■ TASK PROMPT
Instruction for the entries that follow: retype exactly the lines from the line with "vias in the first global route: 5,730" to the line with "Reg area: 0.00267 mm²", both included, and omit all others.

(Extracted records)
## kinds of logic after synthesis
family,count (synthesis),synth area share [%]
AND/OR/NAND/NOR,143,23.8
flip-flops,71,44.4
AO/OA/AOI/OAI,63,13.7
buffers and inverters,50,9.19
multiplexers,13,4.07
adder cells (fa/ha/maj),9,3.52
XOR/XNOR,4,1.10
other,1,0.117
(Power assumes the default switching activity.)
**src/design/bria_pkg.sv**
```systemverilog
package bria_pkg;

  // Register byte offsets on the Wishbone slave
  localparam logic [7:0] BRIA_BUS_CTRL_OFF = 8'h00;
  localparam logic [7:0] BRIA_WAIT_CTRL_OFF = 8'h04;
  localparam logic [7:0] BRIA_STATUS_OFF = 8'h08;

  // bus_ctrl_reg fields
  localparam int BRIA_BCR_BROM_EN_POS = 7;
  localparam int BRIA_BCR_BURST_LEN_POS = 6;
  localparam int BRIA_BCR_WORD_CNT_POS = 5;
  localparam int BRIA_BCR_IDLE_EN_POS = 4;
  localparam logic [7:0] BRIA_BCR_RESET = 8'h00;
  localparam logic [7:0] BRIA_BCR_MASK = 8'hf0;

  // wait_state_ctrl_reg fields
  localparam int BRIA_WAIT_STATE_CTRL_REG_FULL_ST_POS = 5;
  localparam int BRIA_WAIT_STATE_CTRL_REG_PIN_WAIT_POS = 4;
  localparam int BRIA_WAIT_STATE_CTRL_REG_WAIT_CNT_LSB = 0;
  localparam int BRIA_WAIT_STATE_CTRL_REG_WAIT_CNT_W = 2;
  localparam logic [7:0] BRIA_WAIT_STATE_CTRL_REG_RESET = 8'h23;
  localparam logic [7:0] BRIA_WAIT_STATE_CTRL_REG_MASK = 8'h33;

  // Burst sizes in words
  localparam logic [3:0] BRIA_BURST_SHORT = 4'h4;
  localparam logic [3:0] BRIA_BURST_LONG = 4'h8;

  // Address step of one 16-bit beat
  localparam logic [23:0] BRIA_BEAT_STEP = 24'h000002;

  typedef enum logic [3:0] {
    ST_IDLE,
    ST_ICYC,
    ST_T1,
    ST_T2,
    ST_TW,
    ST_T3,
    ST_B1,
    ST_B2,
    ST_FIN
  } bria_state_t;

endpackage : bria_pkg

```
**src/design/bria_seq.sv**
```systemverilog
// Behaviour
// full_access_state_sel picks 3-state full access with waits, else 2-state without.
// Each burst beat lasts one or two states per burst_cycle_len_sel.
// Burst beats never take programmed or pin wait states.
// Burst holds at most four words, or eight when burst_word_count_sel is set.
// Full access of a burst read takes programmed and pin waits like basic cycles.
// With idle_insert_enable, a write right after a read starts with one idle state.
// Idle state drives next address and io_select_n, floats data, strobes high.
// Arbiter grants the highest-priority pending requester among CPU and transfer controller.
// Granted master owns the bus until its acknowledge is withdrawn.
// CPU is lowest priority; pending controller request always wins the bus eventually.
// Handover from CPU only between bus cycles, never inside a locked split access; code hands over at once when cpu_sleep_i and dtc_breq_i are high.
// With the CPU asleep, a controller request is granted at once.
// Transfer controller requests on activation and holds the bus until done.
// burst_rom_enable makes the external space burst ROM space.
// Bursts only for CPU instruction fetches; other accesses are single full accesses.
// Programmed wait count between second and third states follows program_wait_count.
// In pin wait mode, waits continue while the wait input is low.
// With no controller request pending, the CPU keeps the bus.
//
// Decided for this implementation: the Wishbone interface to the registers and the register addresses.
`timescale 1ns/1ps
module bria_seq
  import bria_pkg::*;
#(
  parameter int WB_AW = 8,
  parameter logic [15:0] IO_PAGE = 16'hffff
) (
  input wire logic clk_i,
  input wire logic rst_i,
  // Wishbone classic slave
  input wire logic wb_cyc_i,
  input wire logic wb_stb_i,
  input wire logic wb_we_i,
  input wire logic [WB_AW-1:0] wb_adr_i,
  input wire logic [3:0] wb_sel_i,
  input wire logic [31:0] wb_dat_i,
  output logic [31:0] wb_dat_o,
  output logic wb_ack_o,
  // Arbitration
  input wire logic cpu_breq_i,
  input wire logic cpu_lock_i,
  input wire logic cpu_sleep_i,
  input wire logic dtc_breq_i,
  output logic cpu_back_o,
  output logic dtc_back_o,
  // Access request from the current bus owner
  input wire logic req_valid_i,
  input wire logic req_we_i,
  input wire logic req_fetch_i,
  input wire logic [23:0] req_addr_i,
  input wire logic [15:0] req_wdata_i,
  input wire logic req_hi_i,
  input wire logic req_lo_i,
  input wire logic [3:0] req_words_i,
  output logic rdata_valid_o,
  output logic [15:0] rdata_o,
  output logic done_o,
  // External bus pins
  output logic [23:0] addr_o,
  output logic io_select_n_o,
  output logic address_strobe_n_o,
  output logic read_strobe_n_o,
  output logic upper_write_strobe_n_o,
  output logic lower_write_strobe_n_o,
  output logic [15:0] data_o,
  output logic data_oe_n_o,
  input wire logic [15:0] data_i,
  input wire logic wait_n_i
);

  // Decoder compares against 8-bit offsets, so wider buses cannot be served
  if (WB_AW < 4 || WB_AW > 8) begin : g_chk
    $error("bria_seq: WB_AW must be between 4 and 8");
  end

  typedef struct packed {
    bria_state_t st;
    logic [7:0] bus_ctrl_reg;
    logic [7:0] wait_state_ctrl_reg;
    logic wb_ack;
    logic [31:0] wb_dat;
    logic [1:0] wait_s;
    logic [15:0] din_s1;
    logic [15:0] din_s2;
    logic grant_dtc;
    logic [1:0] wcnt;
    logic [2:0] words_left;
    logic we;
    logic hi;
    logic lo;
    logic last_rd;
    logic [23:0] addr;
    logic ios_n;
    logic as_n;
    logic rd_n;
    logic hwr_n;
    logic lwr_n;
    logic doe_n;
    logic [15:0] dout;
    logic cap0;
    logic cap1;
    logic last0;
    logic last1;
    logic rvalid;
    logic [15:0] rdata;
    logic done;
  } bria_regs_t;

  bria_regs_t q;
  bria_regs_t d;

  function automatic logic hit(input logic [WB_AW-1:0] a, input logic [7:0] off);
    hit = (a[WB_AW-1:2] == off[WB_AW-1:2]);
  endfunction : hit

  function automatic logic io_sel_n(input logic [23:0] a);
    io_sel_n = (a[23:8] != IO_PAGE);
  endfunction : io_sel_n

  // Beats that follow the full access
  function automatic logic [2:0] extra_beats(input logic burst_ok, input logic long_sel,
                                             input logic [3:0] want);
    logic [3:0] lim;
    logic [3:0] n;
    lim = long_sel ? BRIA_BURST_LONG : BRIA_BURST_SHORT;
    n = (want > lim) ? lim : want;
    if (!burst_ok || n == 4'h0) begin
      extra_beats = 3'h0;
    end else begin
      extra_beats = 3'(n - 4'h1);
    end
  endfunction : extra_beats

  logic full3;
  logic pin_wait;
  logic [1:0] prog_wait;
  logic long_beat;
  logic word_end;
  logic wait_low;
  logic brom;

  always_comb begin
    full3 = q.wait_state_ctrl_reg[BRIA_WAIT_STATE_CTRL_REG_FULL_ST_POS];
    pin_wait = q.wait_state_ctrl_reg[BRIA_WAIT_STATE_CTRL_REG_PIN_WAIT_POS];
    prog_wait = q.wait_state_ctrl_reg[BRIA_WAIT_STATE_CTRL_REG_WAIT_CNT_LSB +: BRIA_WAIT_STATE_CTRL_REG_WAIT_CNT_W];
    long_beat = q.bus_ctrl_reg[BRIA_BCR_BURST_LEN_POS];
    brom = q.bus_ctrl_reg[BRIA_BCR_BROM_EN_POS];
    wait_low = !q.wait_s[1];
    d = q;

    // Pin synchronisers
    d.wait_s = {q.wait_s[0], wait_n_i};
    d.din_s1 = data_i;
    d.din_s2 = q.din_s1;

    // Read return pipeline lines up with the data synchroniser
    d.cap0 = 1'b0;
    d.last0 = 1'b0;
    d.cap1 = q.cap0;
    d.last1 = q.last0;
    d.rvalid = q.cap1;
    d.rdata = q.cap1 ? q.din_s2 : q.rdata;
    d.done = q.last1;

    // Wishbone slave, one-cycle answer
    d.wb_ack = wb_cyc_i && wb_stb_i && !q.wb_ack;
    if (wb_cyc_i && wb_stb_i && !q.wb_ack) begin
      d.wb_dat = 32'h00000000;
      if (hit(wb_adr_i, BRIA_BUS_CTRL_OFF)) begin
        d.wb_dat = {24'h000000, q.bus_ctrl_reg};
        if (wb_we_i && wb_sel_i[0]) begin
          d.bus_ctrl_reg = wb_dat_i[7:0] & BRIA_BCR_MASK;
        end
      end else if (hit(wb_adr_i, BRIA_WAIT_CTRL_OFF)) begin
        d.wb_dat = {24'h000000, q.wait_state_ctrl_reg};
        if (wb_we_i && wb_sel_i[0]) begin
          d.wait_state_ctrl_reg = wb_dat_i[7:0] & BRIA_WAIT_STATE_CTRL_REG_MASK;
        end
      end else if (hit(wb_adr_i, BRIA_STATUS_OFF)) begin
        d.wb_dat = {26'h0000000, q.grant_dtc, q.st != ST_IDLE, q.last_rd, q.words_left};
      end
    end

    // Arbitration
    if (cpu_sleep_i && dtc_breq_i) begin
      d.grant_dtc = 1'b1;
    end else if (q.st == ST_IDLE) begin
      if (dtc_breq_i && !cpu_lock_i) begin
        d.grant_dtc = 1'b1;
      end else if (!dtc_breq_i) begin
        d.grant_dtc = 1'b0;
      end
    end

    word_end = 1'b0;
    unique case (q.st)
      ST_IDLE: begin
        if (req_valid_i && d.grant_dtc == q.grant_dtc && (q.grant_dtc || cpu_breq_i)) begin
          d.we = req_we_i;
          d.hi = req_hi_i;
          d.lo = req_lo_i;
          d.addr = req_addr_i;
          d.ios_n = io_sel_n(req_addr_i);
          d.dout = req_wdata_i;

          d.words_left = extra_beats(brom && req_fetch_i && !req_we_i && !q.grant_dtc,
                                     q.bus_ctrl_reg[BRIA_BCR_WORD_CNT_POS], req_words_i);
          if (req_we_i && q.last_rd && q.bus_ctrl_reg[BRIA_BCR_IDLE_EN_POS]) begin
            d.st = ST_ICYC;
          end else begin
            d.st = ST_T1;
            d.as_n = 1'b0;
            d.rd_n = req_we_i;
            d.doe_n = !req_we_i;
          end
        end
      end
      ST_ICYC: begin
        // strobes already high, data floating, next address out
        d.st = ST_T1;
        d.as_n = 1'b0;
        d.doe_n = 1'b0;
      end
      ST_T1: begin
        d.st = ST_T2;
        d.wcnt = full3 ? prog_wait : 2'h0;
        d.hwr_n = !(q.we && q.hi);
        d.lwr_n = !(q.we && q.lo);
      end
      ST_T2, ST_TW: begin
        if (!full3) begin
          word_end = 1'b1;
        end else if (q.wcnt != 2'h0) begin
          d.st = ST_TW;
          d.wcnt = q.wcnt - 2'h1;
        end else if (pin_wait && wait_low) begin
          d.st = ST_TW;
        end else begin
          d.st = ST_T3;
        end
      end
      ST_T3: begin
        word_end = 1'b1;
      end
      ST_B1: begin
        if (long_beat) begin
          d.st = ST_B2;
        end else begin
          word_end = 1'b1;
        end
      end
      ST_B2: begin
        word_end = 1'b1;
      end
      ST_FIN: begin
        if (q.done) begin
          d.st = ST_IDLE;
        end
      end
    endcase

    if (word_end) begin
      d.cap0 = !q.we;
      if (q.words_left != 3'h0) begin
        // Strobes stay low across beats; only the address and io_select_n move
        d.st = ST_B1;
        d.words_left = q.words_left - 3'h1;
        d.addr = q.addr + BRIA_BEAT_STEP;
        d.ios_n = io_sel_n(q.addr + BRIA_BEAT_STEP);
      end else begin
        d.st = ST_FIN;
        d.last0 = 1'b1;
        d.last_rd = !q.we;
        d.as_n = 1'b1;
        d.rd_n = 1'b1;
        d.hwr_n = 1'b1;
        d.lwr_n = 1'b1;
        d.doe_n = 1'b1;
      end
    end
  end

  always_ff @(posedge clk_i) begin
    if (rst_i) begin
      q <= '0;
      q.st <= ST_IDLE;
      q.bus_ctrl_reg <= BRIA_BCR_RESET;
      q.wait_state_ctrl_reg <= BRIA_WAIT_STATE_CTRL_REG_RESET;
      q.wait_s <= 2'b11;
      q.ios_n <= 1'b1;
      q.as_n <= 1'b1;
      q.rd_n <= 1'b1;
      q.hwr_n <= 1'b1;
      q.lwr_n <= 1'b1;
      q.doe_n <= 1'b1;
    end else begin
      q <= d;
    end
  end

  assign wb_dat_o = q.wb_dat;
  assign wb_ack_o = q.wb_ack;
  assign cpu_back_o = !q.grant_dtc;
  assign dtc_back_o = q.grant_dtc;
  assign rdata_valid_o = q.rvalid;
  assign rdata_o = q.rdata;
  assign done_o = q.done;
  assign addr_o = q.addr;
  assign io_select_n_o = q.ios_n;
  assign address_strobe_n_o = q.as_n;
  assign read_strobe_n_o = q.rd_n;
  assign upper_write_strobe_n_o = q.hwr_n;
  assign lower_write_strobe_n_o = q.lwr_n;
  assign data_o = q.dout;
  assign data_oe_n_o = q.doe_n;

endmodule : bria_seq

```
**config.mk**
```make
export PLATFORM = sky130hd
export DESIGN_NAME = bria_seq
export DESIGN_NICKNAME = d
export VERILOG_FILES = /design/src/design/bria_pkg.sv /design/src/design/bria_seq.sv
export SDC_FILE = /design/constraint.sdc
export NUM_CORES = 1
export LEC_CHECK = 0
export BUFFER_PORTS_ARGS = -buffer_cell sky130_fd_sc_hd__buf_2
export CORE_MARGIN = 2
export CORE_UTILIZATION = 46
export DETAILED_ROUTE_END_ITERATION = 8
export PLACE_DENSITY = 0.86
export SLEW_MARGIN = 20
export SYNTH_ARGS = -nofsm -noshare
export SYNTH_HDL_FRONTEND = slang
export SYNTH_SLANG_ARGS = --single-unit
```
**constraint.sdc**
```tcl
create_clock -name clk_i -period 1.97 [get_ports clk_i]
set_input_delay 0.0985 -clock clk_i [delete_from_list [all_inputs] [get_ports clk_i]]
set_output_delay 0.0985 -clock clk_i [all_outputs]
set_load 0.01 [all_outputs]
```
==> run summary <==
final count of hold timing violations: 0
RSZ-0062 raised after global routing: true
floorplan core area: 0.0138 mm²
Critical Path RT: 2.29 ns
fin crit share: 1.08
Cell Count, Final, Fillers Out: 1,145
Layout Skew: 0.00903 ns
# diodes: 0
Synth cell types: 72
post-route ant nets: 0
# DRC: 0
post-synthesis cell count: 754
Arr. time, crit path: 2.45 ns
vias in the first global route: 5,730
crit-path max FO: 12
CTS tree: built
Worst setup SP type: flip-flop
Die H: 122 µm
Worst Setup Path Type: reg2reg
Post-Synthesis Cell Area: 0.00643 mm²
failing checks: negative setup slack
Synth async-reset ratio: 0
CP Capture Type: flip-flop
Initial Util: 0.467
layout cells sized above 1: 0.311
PwrDens: 786 mW/mm²
most frequent cells in the layout: buf_2, dfxtp_1, nand2_1
Slew headroom: 0.449
max frequency: 470 MHz
clk buf depth: 2
Reg area: 0.00267 mm²
syn_area_per_cell: 8.53 µm²
Syn. warnings: 0
IO Pins: 218
Layout area overhead: 33.8%
Hold/Removal Path Class: in2reg
initial antenna violation count: 0
H-tree Lvls: 4
Clk Latency, worst-skew pair: 0.41 ns
MaxCap Viol Count: 0
First-pass DRT Iterations: 5
post-synthesis sequential area ratio: 0.414
die width: 122 µm
detailed-route wire length per cell: 16.2 µm
first-pass GRT wire length: 27.9 mm
status: finished with violations
DIE AREA: 0.0149 mm²
FF+latch count, synth: 133
fin nets: 1,081
Slew Viols, Final: 0
CTS buffer count: 17
dominant synthesized flop cell: dfxtp_1
clock-pin slew on the worst setup and hold paths: 0.06 ns
Cell Rows: 43
GP Congestion: 0.895
fillers: 1,138
routed vias/inst: 5.34
setup TNS: -0.246 ns
leakage power: 3.71 nW
GRT Util Overall: 0.237
Peak VDD IR: 0.000605 V
IO buf count: 162
Hold Slack: 0.0211 ns
largest net degree at the start of global routing: 82
Post-Route WL: 18.6 mm
worst-margin pin slew: 0.826 ns
final setup margin: -0.157 ns
setup violators final: 6
First DRT Iteration DRCs: 321
DPL Wire Length: 11.4 mm
R2R setup slack: -0.16 ns
placed cells: 1,047
GR Overflow Total: 0
CTS sink cnt: 133
Post-synth EDFFs: 0
most common cell after layout, fill and taps aside: buf_2
CTS root buffer: clkbuf_16
clock period minus worst slack: 2.13 ns
area of the multi-input gates: 0.00312 mm²
Via Count: 6,109
-- path summary, 6_finish.rpt --
path | start | end | cells after the start
min reg2reg | d[111] | q[111] | 1
max reg2reg | q[162] | addr_o[9] | 6
max | q[162] | addr_o[9] | 6
min | req_addr_i[18] | addr_o[18] | 3
-- cells in the mapped netlist, types with 9 or more instances --
cell	number	area, µm²
buf_4	92	691
a22oi_1	10	75.1
nand4_1	9	56.3
mux2i_1	26	260
inv_1	15	56.3
a21oi_1	57	285
clkbuf_1	24	90.1
nand3_1	21	105
dfxtp_1	133	2660
nor2_1	62	233
nand2_1	85	319
a31oi_1	11	68.8
o21ai_0	26	130
nor2b_1	43	269
-- flip-flops by register name (all words and copies together) (netlist names), 2 cells and up --
name,flops
q,32
rdata_o,16
d,21
addr_o,24
data_o,16
wb_dat_o,8
prog_wait,2
-- per-layer routing --
| metal | vias up | share of wire | global-route usage |
|---|---|---|---|
| met5 | - | 0 | 0 |
| met4 | 0 | 0.020 | 0.0819 |
| met3 | 42 | 0.074 | 0.0651 |
| met2 | 291 | 0.50 | 0.410 |
| met1 | 2869 | 0.41 | 0.281 |
| li1 | 2907 | - | - |
-- layout make-up --
type	instances	area share
clock inverters	11	0.0150
well taps	180	0.0262
clock buffers	19	0.0515
flip-flops and latches	133	0.311
multi-input cells	502	0.363
repair buffers	285	0.227
inverters	15	0.00654
-- per-stage QoR --
step	power (mW)	util	setup WS [ns]	cell area [µm²]
CTS	6.75	0.615	0.000297	8470
global route	7.00	0.625	-0.159	8600
finish	6.76	0.625	-0.157	8600
floorplan	3.37	-	0.00645	6540
global placement	3.56	0.522	-0.0793	7190
detailed placement	3.58	0.522	-0.141	7190
-- power by group --
group / switching [mW] / leakage (nW) / internal (mW)
combinational: 0.435 / 2.36 / 0.395
clock: 1.18 / 0.264 / 1.89
sequential: 0.0659 / 1.09 / 2.79
total: 1.68 / 3.71 / 5.07
-- worst max-delay path, stage by stage (launching register included) --
cell and delay (ns):
dfxtp_1 0.32, buf_4 0.18, o211ai_1 0.40, a211oi_2 0.23, nor2_2 0.45, o21ai_0 0.22
a31oi_1 0.24
-- cell families after synthesis --
| logic type | synth area share |
|---|---|
| other | 0.000583 |
| buffers and inverters | 0.141 |
| AO/OA/AOI/OAI | 0.149 |
| AND/OR/NAND/NOR | 0.225 |
| flip-flops | 0.414 |
| adder cells (fa/ha/maj) | 0.0156 |
| XOR/XNOR | 0.0109 |
| multiplexers | 0.0440 |
-- timing repair --
action                                  in CTS  in global routing
gates resized for setup                     11                 23
pin swaps                                    7                  8
gates cloned                                 0                  2
hold buffers                                63                  0
endpoints found under the setup margin      20                 34
setup buffers                                3                  0
hold endpoints to repair                    65                  0
Power figures use the tool's default switching activity.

■ RESPONSE TO THIS TASK
vias in the first global route: 5,730
crit-path max FO: 12
CTS tree: built
Worst setup SP type: flip-flop
Die H: 122 µm
Worst Setup Path Type: reg2reg
Post-Synthesis Cell Area: 0.00643 mm²
failing checks: negative setup slack
Synth async-reset ratio: 0
CP Capture Type: flip-flop
Initial Util: 0.467
layout cells sized above 1: 0.311
PwrDens: 786 mW/mm²
most frequent cells in the layout: buf_2, dfxtp_1, nand2_1
Slew headroom: 0.449
max frequency: 470 MHz
clk buf depth: 2
Reg area: 0.00267 mm²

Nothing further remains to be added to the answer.